TERMS AND CONDITIONS

  1. Definitions
    “Supplier” means [your company name].
    “Client” means the party named in the Order Form.
    “Services” means the services described in the Order Form.
    “Order Form” means the document signed by both parties incorporating these Terms.
  2. Contract Formation
    A contract is formed when an Order Form is signed by both parties.
    These Terms apply to all Services unless expressly agreed otherwise in writing.
  3. Scope of Services
    The Supplier will provide the Services described in the Order Form.
    Any work outside that scope requires written agreement and may incur additional fees.
  4. Client Responsibilities
    The Client will
    • Provide information and approvals promptly
    • Ensure materials supplied are accurate and lawful
    • Not unreasonably delay the Supplier’s work

The Supplier is not responsible for delays caused by the Client.

  1. Fees and Payment
    Fees are set out in the Order Form.
    All fees are exclusive of VAT unless stated otherwise.
    Late payments may accrue interest at 8 percent per annum above the Bank of England base rate, in line with the Late Payment of Commercial Debts Regulations.
  2. Suspension of Services
    The Supplier may suspend Services if payment is overdue by more than 14 days.
  3. Termination
    Either party may terminate in line with the notice period in the Order Form.
    The Supplier may terminate immediately if
    • The Client fails to pay
    • The Client commits a serious breach
    • Continued work would be unlawful

On termination, all outstanding fees become immediately due.

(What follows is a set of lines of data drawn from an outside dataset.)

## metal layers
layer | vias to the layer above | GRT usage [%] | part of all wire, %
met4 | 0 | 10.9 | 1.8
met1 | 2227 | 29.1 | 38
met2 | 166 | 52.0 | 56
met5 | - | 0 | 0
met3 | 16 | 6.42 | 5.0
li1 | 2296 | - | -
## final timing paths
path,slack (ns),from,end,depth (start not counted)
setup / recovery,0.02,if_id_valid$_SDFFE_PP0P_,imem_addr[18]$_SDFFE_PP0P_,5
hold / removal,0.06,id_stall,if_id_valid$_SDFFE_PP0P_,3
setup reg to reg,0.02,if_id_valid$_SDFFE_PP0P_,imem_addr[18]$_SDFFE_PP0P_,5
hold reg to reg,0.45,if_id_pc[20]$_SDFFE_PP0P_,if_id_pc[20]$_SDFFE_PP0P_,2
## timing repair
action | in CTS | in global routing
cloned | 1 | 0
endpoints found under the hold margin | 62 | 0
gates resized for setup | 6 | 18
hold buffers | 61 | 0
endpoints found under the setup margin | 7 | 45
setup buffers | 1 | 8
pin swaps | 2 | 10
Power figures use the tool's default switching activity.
**src/rtl/mem_bus_ctrl_pkg.sv**
```systemverilog
// Shared definitions for the memory bus sequencer: widths, FSM encodings and
// processor state codes used alongside the control unit.
package mem_bus_ctrl_pkg;

  localparam int unsigned MBC_ADDR_W = 26;
  localparam int unsigned MBC_DATA_W = 32;
  localparam int unsigned MBC_CNT_W  = 8;

  typedef enum logic [1:0] {
    MBC_IDLE  = 2'd0,
    MBC_REQ   = 2'd1,
    MBC_DONE  = 2'd2,
    MBC_ABORT = 2'd3
  } mbc_state_t;

  typedef enum logic [2:0] {
    PS_FETCH  = 3'd0,
    PS_DECODE = 3'd1,
    PS_EXEC   = 3'd2,
    PS_MEM    = 3'd3,
    PS_WB     = 3'd4
  } proc_state_t;

  // Wait-state counter increments but never wraps back past the timeout.
  function automatic logic [MBC_CNT_W-1:0] sat_inc(input logic [MBC_CNT_W-1:0] v);
    return (v == '1) ? v : v + 1'b1;
  endfunction

endpackage

```
**src/rtl/mem_bus_ctrl_if.sv**
```systemverilog
// Control-unit strobes, memory handshake and result signals of the sequencer.
// master: sequencer view; slave: control unit plus memory model view.
interface mem_bus_ctrl_if
  import mem_bus_ctrl_pkg::*;
#(
  parameter int unsigned ADDR_W = MBC_ADDR_W,
  parameter int unsigned DATA_W = MBC_DATA_W
) ();

  logic              READ;
  logic              WRITE;
  logic              IS_FETCH;
  logic [ADDR_W-1:0] ADDR_IN;
  logic [DATA_W-1:0] WDATA_IN;
  logic              MEM_REQ;
  logic              MEM_WE;
  logic [ADDR_W-1:0] MEM_ADDR;
  logic [DATA_W-1:0] MEM_WDATA;
  logic [DATA_W-1:0] MEM_RDATA;
  logic              MEM_ACK;
  logic [DATA_W-1:0] RDATA_OUT;
  logic [DATA_W-1:0] INSTRUCTION;
  logic              BUSY;
  logic              ERR;

  modport master (
    input  READ, WRITE, IS_FETCH, ADDR_IN, WDATA_IN, MEM_RDATA, MEM_ACK,
    output MEM_REQ, MEM_WE, MEM_ADDR, MEM_WDATA, RDATA_OUT, INSTRUCTION, BUSY, ERR
  );

  modport slave (
    output READ, WRITE, IS_FETCH, ADDR_IN, WDATA_IN, MEM_RDATA, MEM_ACK,
    input  MEM_REQ, MEM_WE, MEM_ADDR, MEM_WDATA, RDATA_OUT, INSTRUCTION, BUSY, ERR
  );

endinterface

```
**src/rtl/mbc_edge_det.sv**
```systemverilog
// Registered rising-edge detector for one level strobe; a level held high
// produces a single-cycle pulse.
module mbc_edge_det (
  input  logic CLK,
  input  logic RST,
  input  logic strobe,
  output logic rise
);

  logic prev_q;

  always_ff @(posedge CLK or negedge RST) begin
    if (!RST) prev_q <= 1'b0;
    else      prev_q <= strobe;
  end

  assign rise = strobe & ~prev_q;

endmodule

```
**src/rtl/mem_bus_ctrl.sv**
```systemverilog
// Memory bus sequencer: turns READ/WRITE level strobes into one REQ/ACK
// transaction with a wait-state timeout, capturing load and fetch data.
module mem_bus_ctrl
  import mem_bus_ctrl_pkg::*;
#(
  parameter int unsigned ADDR_W  = MBC_ADDR_W,
  parameter int unsigned DATA_W  = MBC_DATA_W,
  parameter int unsigned TIMEOUT = 15
) (
  input  logic           CLK,
  input  logic           RST,
  mem_bus_ctrl_if.master bus
);

  localparam logic [MBC_CNT_W:0] TMO = (MBC_CNT_W+1)'(TIMEOUT);

  mbc_state_t           state_q, state_d;
  logic [MBC_CNT_W-1:0] cnt_q;
  logic [ADDR_W-1:0]    addr_q;
  logic [DATA_W-1:0]    wdata_q, rdata_q, instr_q;
  logic                 we_q, fetch_q, err_q;
  logic                 rd_rise, wr_rise;
  logic                 start_ok, collide, cnt_hit, in_req;

  mbc_edge_det u_rd_edge (.CLK(CLK), .RST(RST), .strobe(bus.READ),  .rise(rd_rise));
  mbc_edge_det u_wr_edge (.CLK(CLK), .RST(RST), .strobe(bus.WRITE), .rise(wr_rise));

  assign in_req   = (state_q == MBC_REQ);
  assign start_ok = (state_q == MBC_IDLE) && (rd_rise ^ wr_rise);
  assign collide  = (state_q == MBC_IDLE) && rd_rise && wr_rise;
  // True in the REQ cycle whose closing edge brings the count to TIMEOUT.
  assign cnt_hit  = ({1'b0, cnt_q} + 1'b1) >= TMO;

  always_ff @(posedge CLK or negedge RST) begin
    if (!RST) state_q <= MBC_IDLE;
    else      state_q <= state_d;
  end

  always_comb begin
    state_d = state_q;
    case (state_q)
      MBC_IDLE:  if (start_ok) state_d = MBC_REQ;
      MBC_REQ: begin
        if (bus.MEM_ACK)  state_d = MBC_DONE;
        else if (cnt_hit) state_d = MBC_ABORT;
      end
      MBC_DONE:  state_d = MBC_IDLE;
      MBC_ABORT: state_d = MBC_IDLE;
      default:   state_d = MBC_IDLE;
    endcase
  end

  always_ff @(posedge CLK or negedge RST) begin
    if (!RST) begin
      cnt_q   <= '0;
      addr_q  <= '0;
      wdata_q <= '0;
      rdata_q <= '0;
      instr_q <= '0;
      we_q    <= 1'b0;
      fetch_q <= 1'b0;
      err_q   <= 1'b0;
    end else begin
      if (start_ok) begin
        addr_q  <= bus.ADDR_IN;
        wdata_q <= bus.WDATA_IN;
        we_q    <= bus.WRITE;
        fetch_q <= bus.IS_FETCH;
        err_q   <= 1'b0;
        cnt_q   <= '0;
      end
      if (collide) err_q <= 1'b1;
      if (in_req) begin
        cnt_q <= sat_inc(cnt_q);
        // ACK on the timeout cycle still completes the transaction.
        if (bus.MEM_ACK) begin
          if (!we_q) begin
            rdata_q <= bus.MEM_RDATA;
            if (fetch_q) instr_q <= bus.MEM_RDATA;
          end
        end else if (cnt_hit) begin
          err_q <= 1'b1;
        end
      end
    end
  end

  assign bus.MEM_REQ     = in_req;
  assign bus.MEM_WE      = in_req & we_q;
  assign bus.MEM_ADDR    = addr_q;
  assign bus.MEM_WDATA   = wdata_q;
  assign bus.RDATA_OUT   = rdata_q;
  assign bus.INSTRUCTION = instr_q;
  assign bus.ERR         = err_q;
  // BUSY rises combinationally in the strobe cycle so the processor stalls at once.
  assign bus.BUSY        = (state_q != MBC_IDLE) | start_ok;

endmodule

```
**src/flat_wrapper.sv**
```systemverilog
// flat-port wrapper written by rule: the top's interface ports become plain ports
module mem_bus_ctrl_flat import mem_bus_ctrl_pkg::*;
#(
  parameter int unsigned ADDR_W  = MBC_ADDR_W,
  parameter int unsigned DATA_W  = MBC_DATA_W,
  parameter int unsigned TIMEOUT = 15
)
  (CLK, RST, bus_READ, bus_WRITE, bus_IS_FETCH, bus_ADDR_IN, bus_WDATA_IN, bus_MEM_RDATA, bus_MEM_ACK, bus_MEM_REQ, bus_MEM_WE, bus_MEM_ADDR, bus_MEM_WDATA, bus_RDATA_OUT, bus_INSTRUCTION, bus_BUSY, bus_ERR);
  mem_bus_ctrl_if #(.ADDR_W(ADDR_W), .DATA_W(DATA_W)) bus_i ();
  input  logic CLK;
  input  logic RST;
  input wire logic [$bits(bus_i.READ)-1:0] bus_READ;
  input wire logic [$bits(bus_i.WRITE)-1:0] bus_WRITE;
  input wire logic [$bits(bus_i.IS_FETCH)-1:0] bus_IS_FETCH;
  input wire logic [$bits(bus_i.ADDR_IN)-1:0] bus_ADDR_IN;
  input wire logic [$bits(bus_i.WDATA_IN)-1:0] bus_WDATA_IN;
  input wire logic [$bits(bus_i.MEM_RDATA)-1:0] bus_MEM_RDATA;
  input wire logic [$bits(bus_i.MEM_ACK)-1:0] bus_MEM_ACK;
  output wire logic [$bits(bus_i.MEM_REQ)-1:0] bus_MEM_REQ;
  output wire logic [$bits(bus_i.MEM_WE)-1:0] bus_MEM_WE;
  output wire logic [$bits(bus_i.MEM_ADDR)-1:0] bus_MEM_ADDR;
  output wire logic [$bits(bus_i.MEM_WDATA)-1:0] bus_MEM_WDATA;
  output wire logic [$bits(bus_i.RDATA_OUT)-1:0] bus_RDATA_OUT;
  output wire logic [$bits(bus_i.INSTRUCTION)-1:0] bus_INSTRUCTION;
  output wire logic [$bits(bus_i.BUSY)-1:0] bus_BUSY;
  output wire logic [$bits(bus_i.ERR)-1:0] bus_ERR;
  assign bus_i.READ = bus_READ;
  assign bus_i.WRITE = bus_WRITE;
  assign bus_i.IS_FETCH = bus_IS_FETCH;
  assign bus_i.ADDR_IN = bus_ADDR_IN;
  assign bus_i.WDATA_IN = bus_WDATA_IN;
  assign bus_i.MEM_RDATA = bus_MEM_RDATA;
  assign bus_i.MEM_ACK = bus_MEM_ACK;
  assign bus_MEM_REQ = bus_i.MEM_REQ;
  assign bus_MEM_WE = bus_i.MEM_WE;
  assign bus_MEM_ADDR = bus_i.MEM_ADDR;
  assign bus_MEM_WDATA = bus_i.MEM_WDATA;
  assign bus_RDATA_OUT = bus_i.RDATA_OUT;
  assign bus_INSTRUCTION = bus_i.INSTRUCTION;
  assign bus_BUSY = bus_i.BUSY;
  assign bus_ERR = bus_i.ERR;
  mem_bus_ctrl #(.ADDR_W(ADDR_W), .DATA_W(DATA_W), .TIMEOUT(TIMEOUT)) u_core (.CLK(CLK), .RST(RST), .bus(bus_i));
endmodule
```
--- src/rtl/microsequencer_if.sv ---
// Control-store sequencing bus between the control unit and the microsequencer.
interface microsequencer_if #(
    parameter int unsigned ADDR_W = 8
);
    logic [2:0]        n_sel;
    logic [ADDR_W-1:0] enc_addr;
    logic [ADDR_W-1:0] cr_addr;
    logic              cond;
    logic              inv;
    logic              moc;
    logic [ADDR_W-1:0] state;
    logic              moc_wait;
    logic              bus_err;

    // Control unit side: supplies select code and address sources.
    modport master (
        output n_sel, enc_addr, cr_addr, cond, inv, moc,
        input  state, moc_wait, bus_err
    );

    // Sequencer side: consumes selects, returns the current address.
    modport slave (
        input  n_sel, enc_addr, cr_addr, cond, inv, moc,
        output state, moc_wait, bus_err
    );
endinterface

--- src/rtl/microsequencer.sv ---
// Next-address engine for the microprogrammed control unit.
module microsequencer #(
    parameter int unsigned       ADDR_W      = 8,
    parameter logic [ADDR_W-1:0] RESET_ADDR  = '0,
    parameter logic [ADDR_W-1:0] ABORT_ADDR  = ADDR_W'(8'hFF),
    parameter int unsigned       MOC_TIMEOUT = 15
) (
    input  logic            clk,
    input  logic            reset,
    microsequencer_if.slave bus
);

    localparam int unsigned CNT_W = 8;

    typedef enum logic [2:0] {
        SEL_ENCODE   = 3'd0,
        SEL_FETCH    = 3'd1,
        SEL_INC      = 3'd2,
        SEL_CBR      = 3'd3,
        SEL_WAIT_MOC = 3'd4,
        SEL_JUMP     = 3'd5,
        SEL_CALL     = 3'd6,
        SEL_RET      = 3'd7
    } nsel_e;

    logic [ADDR_W-1:0] state_q, state_d;
    logic [ADDR_W-1:0] ret_q, ret_d;
    logic [CNT_W-1:0]  wait_cnt_q, wait_cnt_d;
    logic              moc_wait_q, moc_wait_d;
    logic              bus_err_q, bus_err_d;
    logic [ADDR_W-1:0] inc;
    logic              ec;
    nsel_e             sel;

    // Next-address selection, MOC wait counting and return-register update.
    always_comb begin
        state_d    = state_q;
        ret_d      = ret_q;
        wait_cnt_d = '0;
        moc_wait_d = 1'b0;
        bus_err_d  = 1'b0;
        inc        = state_q + ADDR_W'(1);
        ec         = bus.cond ^ bus.inv;
        sel        = nsel_e'(bus.n_sel);

        unique case (sel)
            SEL_ENCODE: state_d = bus.enc_addr;
            SEL_FETCH:  state_d = RESET_ADDR + ADDR_W'(1);
            SEL_INC:    state_d = inc;
            SEL_CBR:    state_d = ec ? bus.cr_addr : inc;
            SEL_WAIT_MOC: begin
                if (bus.moc) begin
                    state_d = inc;
                end else if (wait_cnt_q == CNT_W'(MOC_TIMEOUT - 1)) begin
                    state_d   = ABORT_ADDR;
                    bus_err_d = 1'b1;
                end else begin
                    wait_cnt_d = wait_cnt_q + CNT_W'(1);
                    moc_wait_d = 1'b1;
                end
            end
            SEL_JUMP:   state_d = bus.cr_addr;
            SEL_CALL: begin
                ret_d   = inc;
                state_d = bus.cr_addr;
            end
            SEL_RET:    state_d = ret_q;
        endcase
    end

    // State, return register and output registers; reset abandons any wait.
    always_ff @(posedge clk) begin
        if (reset) begin
            state_q    <= RESET_ADDR;
            ret_q      <= '0;
            wait_cnt_q <= '0;
            moc_wait_q <= 1'b0;
            bus_err_q  <= 1'b0;
        end else begin
            state_q    <= state_d;
            ret_q      <= ret_d;
            wait_cnt_q <= wait_cnt_d;
            moc_wait_q <= moc_wait_d;
            bus_err_q  <= bus_err_d;
        end
    end

    assign bus.state    = state_q;
    assign bus.moc_wait = moc_wait_q;
    assign bus.bus_err  = bus_err_q;

endmodule

--- src/flat_wrapper.sv ---
// flat-port wrapper written by rule: the top's interface ports become plain ports
module microsequencer_flat 
#(
    parameter int unsigned       ADDR_W      = 8,
    parameter logic [ADDR_W-1:0] RESET_ADDR  = '0,
    parameter logic [ADDR_W-1:0] ABORT_ADDR  = ADDR_W'(8'hFF),
    parameter int unsigned       MOC_TIMEOUT = 15
)
  (clk, reset, bus_n_sel, bus_enc_addr, bus_cr_addr, bus_cond, bus_inv, bus_moc, bus_state, bus_moc_wait, bus_bus_err);
  microsequencer_if #(.ADDR_W(ADDR_W)) bus_i ();
  input  logic clk;
  input  logic reset;
  input wire logic [$bits(bus_i.n_sel)-1:0] bus_n_sel;
  input wire logic [$bits(bus_i.enc_addr)-1:0] bus_enc_addr;
  input wire logic [$bits(bus_i.cr_addr)-1:0] bus_cr_addr;
  input wire logic [$bits(bus_i.cond)-1:0] bus_cond;
  input wire logic [$bits(bus_i.inv)-1:0] bus_inv;
  input wire logic [$bits(bus_i.moc)-1:0] bus_moc;
  output wire logic [$bits(bus_i.state)-1:0] bus_state;
  output wire logic [$bits(bus_i.moc_wait)-1:0] bus_moc_wait;
  output wire logic [$bits(bus_i.bus_err)-1:0] bus_bus_err;
  assign bus_i.n_sel = bus_n_sel;
  assign bus_i.enc_addr = bus_enc_addr;
  assign bus_i.cr_addr = bus_cr_addr;
  assign bus_i.cond = bus_cond;
  assign bus_i.inv = bus_inv;
  assign bus_i.moc = bus_moc;
  assign bus_state = bus_i.state;
  assign bus_moc_wait = bus_i.moc_wait;
  assign bus_bus_err = bus_i.bus_err;
  microsequencer #(.ADDR_W(ADDR_W), .RESET_ADDR(RESET_ADDR), .ABORT_ADDR(ABORT_ADDR), .MOC_TIMEOUT(MOC_TIMEOUT)) u_core (.clk(clk), .reset(reset), .bus(bus_i));
endmodule
--- config.mk ---
export PLATFORM = sky130hd
export DESIGN_NAME = microsequencer_flat
export DESIGN_NICKNAME = d
export VERILOG_FILES = /design/src/rtl/microsequencer_if.sv /design/src/rtl/microsequencer.sv /design/src/flat_wrapper.sv
export SDC_FILE = /design/constraint.sdc
export NUM_CORES = 1
export LEC_CHECK = 0
export CAP_MARGIN = 20
export CORE_ASPECT_RATIO = 0.8
export CORE_MARGIN = 8
export CORE_UTILIZATION = 39
export DETAILED_ROUTE_END_ITERATION = 16
export MAX_ROUTING_LAYER = met4
export PLACE_DENSITY = 0.73
export SYNTH_ARGS = -nofsm -noshare
export SYNTH_HDL_FRONTEND = slang
export SYNTH_SLANG_ARGS = --single-unit
--- constraint.sdc ---
create_clock -name clk -period 3.85 [get_ports clk]
set_clock_uncertainty 0.05 [all_clocks]
set_input_delay 0.385 -clock clk [delete_from_list [all_inputs] [get_ports clk]]
set_output_delay 0.385 -clock clk [all_outputs]
set_load 0.02 [all_outputs]
# Yosys cells after proc, flatten, opt, wreduce, memory -nomap -nowiden
# Cells that the tools add are included.
# totals
output_inout_bits	10
reg_bits	26
word_cells	28
# classes
eq_ne	9
reduce_logical	4
mux	6
bitwise_logic	2
n_addsub	2
# op_table
op	n
one-hot mux 8 bit (7 select lines)	1
two-way mux 8 bit	3
adder 8 x 1 -> 8 bit (second input constant)	2
equality test 3 bit (second input constant)	4
equality test 8 x 4 -> 1 bit (second input constant)	1
equality test 3 x 2 -> 1 bit (second input constant)	2
OR reduction 4 bit	1
equality test 3 x 1 -> 1 bit (second input constant)	1
zero test 3 bit	1
inequality test 3 x 2 -> 1 bit (second input constant)	1
OR reduction 3 bit	1
two-way mux 1 bit	2
OR reduction 2 bit	1
inverter 1 bit	1
bitwise XOR 1 bit	1

# Longest topological paths before layout
# logic_depth
ltp_word	4
mapped_depth	8

# Worst setup path after synthesis
# Ideal clock, no wire load.
# synth_timing
path_type	register -> register
startpoint	register u_core.wait_cnt_q[0]
endpoint	register u_core.state_q[7] (netlist: u_core.bus.state[7])
synth_period_minus_slack_ps	1751
required_ps	3683
setup_slack_ps	2099
path_buffers	1
t_arrival_ps	1584
stages_incl_launch_ff	9
path_cell_list	dfxtp_1 inv_1 ha_1 or4b_4 nor3_2 or3_1 buf_6 inv_2 a22o_1
# synth_via
elab_chain_len	2
# synth_rtl
item	line	source
start, declared	microsequencer.sv:28	logic [CNT_W-1:0] wait_cnt_q, wait_cnt_d;
start signal, assigned	microsequencer.sv:82	wait_cnt_q <= wait_cnt_d;
equality test 8 x 4 -> 1 bit	microsequencer.sv:54	end else if (wait_cnt_q == CNT_W'(MOC_TIMEOUT - 1)) begin
inequality test 3 x 2 -> 1 bit (no line)	n/a	
end signal, assigned	microsequencer.sv:80	state_q <= state_d;
end, declared	microsequencer.sv:26	logic [ADDR_W-1:0] state_q, state_d;
# No other way between the ends.
# A chain may end at the register's enable or synchronous reset.

# Final worst setup path
# layout_timing
startpoint	input port bus_n_sel[0]
endpoint	register u_core.state_q[7] (netlist: u_core.bus.state[7])
# layout_via
elab_chain_len	3
word_cells_on_any_way	11
cone_classes	8 x eq/ne; 1 x mux; 2 x reduce/logical
# layout_rtl
item	line	source
start, declared	flat_wrapper.sv:13	input wire logic [$bits(bus_i.n_sel)-1:0] bus_n_sel;
equality test 3 bit	microsequencer.sv:46	unique case (sel)
OR reduction 2 bit (no line)	n/a	
one-hot mux 8 bit (7 select lines)	microsequencer.sv:46	
# Parallel ways exist; a longest one is shown, timed or not.

==> results.md <==
- CP arrival: 2540 ps
- DRC: 0
- Library cells used by synthesis: 44
- Cells after Synth: 192
- Yosys reg bits: 26
- Worst path cell trace: clkdlybuf4s50_1 -> nor3b_2 -> nand2b_1 -> or3_1 -> inv_2 -> a22o_1
- Share of cells above drive strength 1: 0.0959
- Post-synthesis compound-gate area fraction: 0.226
- Clk pwr share: 0.338
- Synth Area in Simple Gates: 0.270
- LEAKAGE: 0.677 nW
- I/O pin total: 34
- Status: finished, final reports clean
- Worst path required time: 4020 ps
- GRT Overall Usage: 0.139
- Syn Std Cell Area: 1560 um^2
- # setup viols final: 0
- Root Buffer: clkbuf_8
- First-pass GRT wire length: 6.82 mm
- Synth Area in Adders: 0.0240
- Min-Delay Startpoint: u_core.wait_cnt_q[0]
- Critical path class: input port to register
- Largest family of logic cells by synthesized area: simple AND/OR/NAND/NOR gates
- CP Capture Type: register
- Final worst path period share: 0.617
- Mux share of post-synthesis cell area: 0.0200
- Share of the synthesized area in the top cell type: 0.333
- Minimum clock period: 2370 ps
- RSZ-0062 raised after global routing: false
- WP buf/inv: 2
- Final Hold Vio Count: 0
- Ys flop type: dfxtp_1
- Worst Hold Class: register to register
- Synth async-reset ratio: 0
- Hold Path End: u_core.wait_cnt_q[0]
- RR Startpoint: u_core.wait_cnt_q[0]
- # rows: 20
- CTS-repair resized insts: 0
- Synth warnings: 0
- Reg2reg setup slack: 1890 ps
- Int Power: 0.489 mW
- Final Net Count: 247
- Area Overhead vs Synth: 27.1%
- Post-cts hold buffer count: 0
- Number of routed nets with antenna violations: 0
- DR vias: 1440
- Height of the die: 72.6 um
- Worst VDD drop: 155 uV
- EDFF count, synth: 0
- Reg power frac: 0.449
- Total CTS buffers: 3
- Hold Path Stages: 1
- Top delay family on crit path: simple AND/OR/NAND/NOR gates
- Final TNS setup: 0 ps
- Area of the core: 3830 um^2
- Least-Margin Pin Slew: 786 ps
- Hold slack final: 447 ps
- XOR/XNOR Fraction of Synth Area: 0.0840
- Pwr Density: 335 nW/um^2
- Global route total overflow: 0
- Die area: 6310 um^2
- Clock Latency Late Sink: 270 ps
- H-tree depth: 1
- Max Cap Viol: 0
- Net Count, Synth: 219
- RR Endpoint: u_core.bus.state[7]
- Antenna violations before repair: 0
- Reg clk slew, reported paths: 90 ps
- Slew headroom: 0.474
- Drt pass-1 iters: 4
- Detailed Route Iter0 Violations: 196
- CTS tree: done
- Gpl congestion: 0.887
- Syn avg cell area: 8.15 um^2
- Initial Util: 0.408
- Net Sw Frac: 0.266
- WL/cell: 15.2 um
- Fin. max-slew vios: 0
- Reg2reg path depth: 7
- Port Buffers: 33
- N_diodes: 0
- CP max stage cell: clkdlybuf4s50_1
- Peak Freq: 421 MHz
- P_sw: 0.178 mW
- CTS sink count: 26
- Crit path launch type: input port
- Buffer depth of the longest clock path: 2
- Total Wirelength: 4.16 mm
- Most frequent cells after synthesis: nor2_1 (33), dfxtp_1 (26), a21oi_1 (16), nand2_1 (13)
- Via density: 5.26
- Crit Path Max Fanout: 20
- Dominant cell type by area after synthesis: dfxtp_1
- Largest net degree at the start of global routing: 25
- Vias in the first global route: 1331
- Placed wire-length estimate: 3.17 mm
- CP peak stage delay: 760 ps
- # Post-CTS Setup Buffers: 0
- Register area share after synthesis: 0.333
- Most frequent cell after synthesis: nor2_1
- Comb pwr share: 0.214
- Die Wd: 86.8 um
- Synth area leaders: dfxtp_1 (33%), nor2_1 (7.9%), a21oi_1 (5.1%)
power by group through the flow:
stage               clock network (mW)  registers [mW]  logic [mW]
finish                           0.225           0.299       0.143
global route                     0.239           0.301       0.155
CTS                              0.230           0.298       0.142
detailed placement                   0           0.305       0.140
global placement                     0           0.305       0.140
floorplan                            0           0.310      0.0721
sequential cells by signal, summed over array words and instances, names as in the netlist:
name	cells
u_core.ret_q	8
u_core.bus.bus_err	1
u_core.bus.state	8
u_core.bus.moc_wait	1
u_core.wait_cnt_q	8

  1. Intellectual Property
    Unless otherwise agreed in writing
    • The Supplier retains ownership of pre existing materials
    • The Client receives a non exclusive licence to use deliverables once fees are paid in full

Draft work remains the Supplier’s property until paid for.

  1. Confidentiality
    Both parties agree to keep confidential information private and not disclose it without consent, except where required by law.
  2. Data Protection
    Each party will comply with applicable UK data protection law.
    The Client remains responsible for any personal data it provides to the Supplier.
  3. Limitation of Liability
    The Supplier’s total liability in any 12 month period is limited to the fees paid by the Client in that period.
    The Supplier is not liable for
    • Loss of profits
    • Loss of business
    • Indirect or consequential loss

Nothing limits liability for death or personal injury caused by negligence or for fraud.

  1. Force Majeure
    Neither party is liable for failure caused by events outside reasonable control.
  2. Governing Law
    This agreement is governed by the law of England and Wales.
    The courts of England and Wales have exclusive jurisdiction.